The use of GPT4 here is really there for coherence and instruction understanding, I was finding that even GPT3.5 Turbo was at times failing to understand that it could not be switching the current service agent unless the user asked for that (as instructed in the system message). And finally, I specifically hand picked some known Azure AI Speech neural voices that supported certain SSML voice control tags, most importantly the Style and Style degree. The omission of OpenAI Voices is due to the fact that at the moment of writing, OpenAI Voices, within the realm/use of Azure Speech Services, do not support any significant Azure SSML tags that control emotional range such as style prosody because this is ongoing research on OpenAI's part.

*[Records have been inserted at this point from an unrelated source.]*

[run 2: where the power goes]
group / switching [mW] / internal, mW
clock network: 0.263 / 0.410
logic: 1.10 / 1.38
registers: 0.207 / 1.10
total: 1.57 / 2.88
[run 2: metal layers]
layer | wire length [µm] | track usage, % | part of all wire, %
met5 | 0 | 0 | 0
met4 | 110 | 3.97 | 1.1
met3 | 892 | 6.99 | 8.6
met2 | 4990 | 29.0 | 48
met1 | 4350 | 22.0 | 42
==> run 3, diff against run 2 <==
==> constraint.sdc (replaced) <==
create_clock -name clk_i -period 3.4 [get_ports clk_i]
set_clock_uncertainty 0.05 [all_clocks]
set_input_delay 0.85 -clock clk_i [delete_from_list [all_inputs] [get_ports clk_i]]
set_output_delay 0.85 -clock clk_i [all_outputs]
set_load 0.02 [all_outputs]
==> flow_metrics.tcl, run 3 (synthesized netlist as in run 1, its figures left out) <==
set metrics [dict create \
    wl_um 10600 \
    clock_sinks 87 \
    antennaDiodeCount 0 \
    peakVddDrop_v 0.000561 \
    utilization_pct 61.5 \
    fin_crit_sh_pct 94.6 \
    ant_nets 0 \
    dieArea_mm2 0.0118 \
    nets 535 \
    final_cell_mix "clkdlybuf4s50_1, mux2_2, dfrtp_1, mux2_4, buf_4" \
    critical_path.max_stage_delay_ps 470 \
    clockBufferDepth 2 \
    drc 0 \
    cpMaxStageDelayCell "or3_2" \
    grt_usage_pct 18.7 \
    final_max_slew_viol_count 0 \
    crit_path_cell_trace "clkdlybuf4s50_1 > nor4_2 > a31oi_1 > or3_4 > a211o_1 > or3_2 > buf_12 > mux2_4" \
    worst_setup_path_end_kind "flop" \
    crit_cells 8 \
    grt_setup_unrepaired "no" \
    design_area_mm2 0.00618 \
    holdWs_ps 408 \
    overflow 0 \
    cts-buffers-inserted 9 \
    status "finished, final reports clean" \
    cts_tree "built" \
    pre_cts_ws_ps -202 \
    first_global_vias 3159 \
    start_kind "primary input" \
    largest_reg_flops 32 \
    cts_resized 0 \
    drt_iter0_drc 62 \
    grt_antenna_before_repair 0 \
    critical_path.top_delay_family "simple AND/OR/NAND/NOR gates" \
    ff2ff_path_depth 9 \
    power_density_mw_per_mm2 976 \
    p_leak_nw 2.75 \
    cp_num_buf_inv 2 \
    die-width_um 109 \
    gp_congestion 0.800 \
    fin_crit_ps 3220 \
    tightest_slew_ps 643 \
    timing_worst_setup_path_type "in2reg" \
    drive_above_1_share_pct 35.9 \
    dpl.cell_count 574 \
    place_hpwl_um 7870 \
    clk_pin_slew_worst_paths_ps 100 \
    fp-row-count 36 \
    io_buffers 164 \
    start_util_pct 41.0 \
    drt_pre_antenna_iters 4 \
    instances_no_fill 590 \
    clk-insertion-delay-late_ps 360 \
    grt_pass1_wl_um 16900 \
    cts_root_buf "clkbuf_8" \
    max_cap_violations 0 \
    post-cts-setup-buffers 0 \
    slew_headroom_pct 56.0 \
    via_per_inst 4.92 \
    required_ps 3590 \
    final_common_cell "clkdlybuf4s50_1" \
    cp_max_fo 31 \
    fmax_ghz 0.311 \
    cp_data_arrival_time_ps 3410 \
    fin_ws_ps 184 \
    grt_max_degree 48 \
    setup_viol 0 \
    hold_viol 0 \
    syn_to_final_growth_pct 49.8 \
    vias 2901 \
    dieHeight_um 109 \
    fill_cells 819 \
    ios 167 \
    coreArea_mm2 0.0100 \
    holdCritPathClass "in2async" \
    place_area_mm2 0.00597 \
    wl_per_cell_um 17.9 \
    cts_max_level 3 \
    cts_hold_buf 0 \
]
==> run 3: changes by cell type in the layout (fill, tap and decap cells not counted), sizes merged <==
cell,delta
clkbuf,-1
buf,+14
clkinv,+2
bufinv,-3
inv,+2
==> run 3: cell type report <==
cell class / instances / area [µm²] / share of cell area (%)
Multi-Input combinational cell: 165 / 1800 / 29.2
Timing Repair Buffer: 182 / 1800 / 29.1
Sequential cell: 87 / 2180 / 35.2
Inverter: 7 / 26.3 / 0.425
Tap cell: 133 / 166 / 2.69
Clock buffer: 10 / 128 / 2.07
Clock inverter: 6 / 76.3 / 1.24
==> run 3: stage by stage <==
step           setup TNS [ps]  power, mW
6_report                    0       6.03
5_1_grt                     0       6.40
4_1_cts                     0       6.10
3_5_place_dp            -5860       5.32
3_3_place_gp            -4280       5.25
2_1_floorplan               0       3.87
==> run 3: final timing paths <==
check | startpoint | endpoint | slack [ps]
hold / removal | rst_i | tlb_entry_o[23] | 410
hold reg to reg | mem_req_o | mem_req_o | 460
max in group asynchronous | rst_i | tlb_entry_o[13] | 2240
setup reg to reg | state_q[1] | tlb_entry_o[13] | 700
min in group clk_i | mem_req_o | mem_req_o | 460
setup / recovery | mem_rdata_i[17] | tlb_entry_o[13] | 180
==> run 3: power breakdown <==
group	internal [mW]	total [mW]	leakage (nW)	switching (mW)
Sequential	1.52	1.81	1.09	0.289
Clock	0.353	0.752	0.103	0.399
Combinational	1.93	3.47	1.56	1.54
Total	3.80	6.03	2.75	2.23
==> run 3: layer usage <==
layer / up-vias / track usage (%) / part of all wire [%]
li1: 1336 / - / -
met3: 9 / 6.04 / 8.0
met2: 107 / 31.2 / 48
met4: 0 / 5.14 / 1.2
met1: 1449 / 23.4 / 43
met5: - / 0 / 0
**config.mk**
```make
export PLATFORM = sky130hd
export DESIGN_NAME = conv_window_gen
export DESIGN_NICKNAME = d
export VERILOG_FILES = /design/src/rtl/conv_window_gen.sv
export SDC_FILE = /design/constraint.sdc
export NUM_CORES = 1
export LEC_CHECK = 0
export BUFFER_PORTS_ARGS = -buffer_cell sky130_fd_sc_hd__buf_2
export CAP_MARGIN = 40
export CORE_ASPECT_RATIO = 0.75
export CORE_MARGIN = 5
export CORE_UTILIZATION = 34
export CTS_BUF_LIST = sky130_fd_sc_hd__clkbuf_8
export DETAILED_ROUTE_END_ITERATION = 6
export PLACE_DENSITY = 0.56
export SYNTH_ARGS = -nofsm -noshare
export SYNTH_HDL_FRONTEND = slang
export SYNTH_SLANG_ARGS = --single-unit
```
**constraint.sdc**
```tcl
create_clock -name clk -period 11 [get_ports clk]
set_input_delay 2.2 -clock clk [delete_from_list [all_inputs] [get_ports clk]]
set_output_delay 2.2 -clock clk [all_outputs]
set_load 0.005 [all_outputs]
```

See more from Microsoft on this here and also OpenAI's word on their voice models here on controlling the emotional range (Update!! OpenAI voices can now be directly instructed/prompted to show certain emotional emphasis with GPT4-o, we are sure this will come to Azure SSML too).

Results

And here is a sample of an interaction with the Azure AI Speech neural voices 😀(not OpenAI voices). The inference latency is in part to invoking the generally large GPT4 model here. The emotional range showcased in the responses here is quite subtle and not immediately evident, but this is largely dictated by the OpenAI API system message I wrote in this demo app as seen above and to keep in line with developing Responsible AI. I used a very limited amount of SSML tags for control and this was intentional in my system message. There are many more SSML tags that can be added to control the emotional output of the voices but these require more thought on ethical grounds and considerations around potential misuse or consequential harm (recording done with base GPT4 model creating the response text 1 day before release of GPT4-o):

audio-thumbnail
Human to neural
0:00
/107.206531

Conclusion

The principle works in the sense that we can very carefully and dynamically modify how the neural voices speak back to the user. It should also noted that the OpenAI model here will assessing the user's sentiment from the text that they produce rather than from their voice, there is no voice analysis taking place here. Finally costs; It's important to note that in the above implementation, the payloads get progressively larger in a linear fashion, make each subsequent request to OpenAI more expensive than the last - especially when invoking more expensive models such as GPT4 and higher to take advantage of much better reasoning and understanding of the system message and overall instruction. 🌟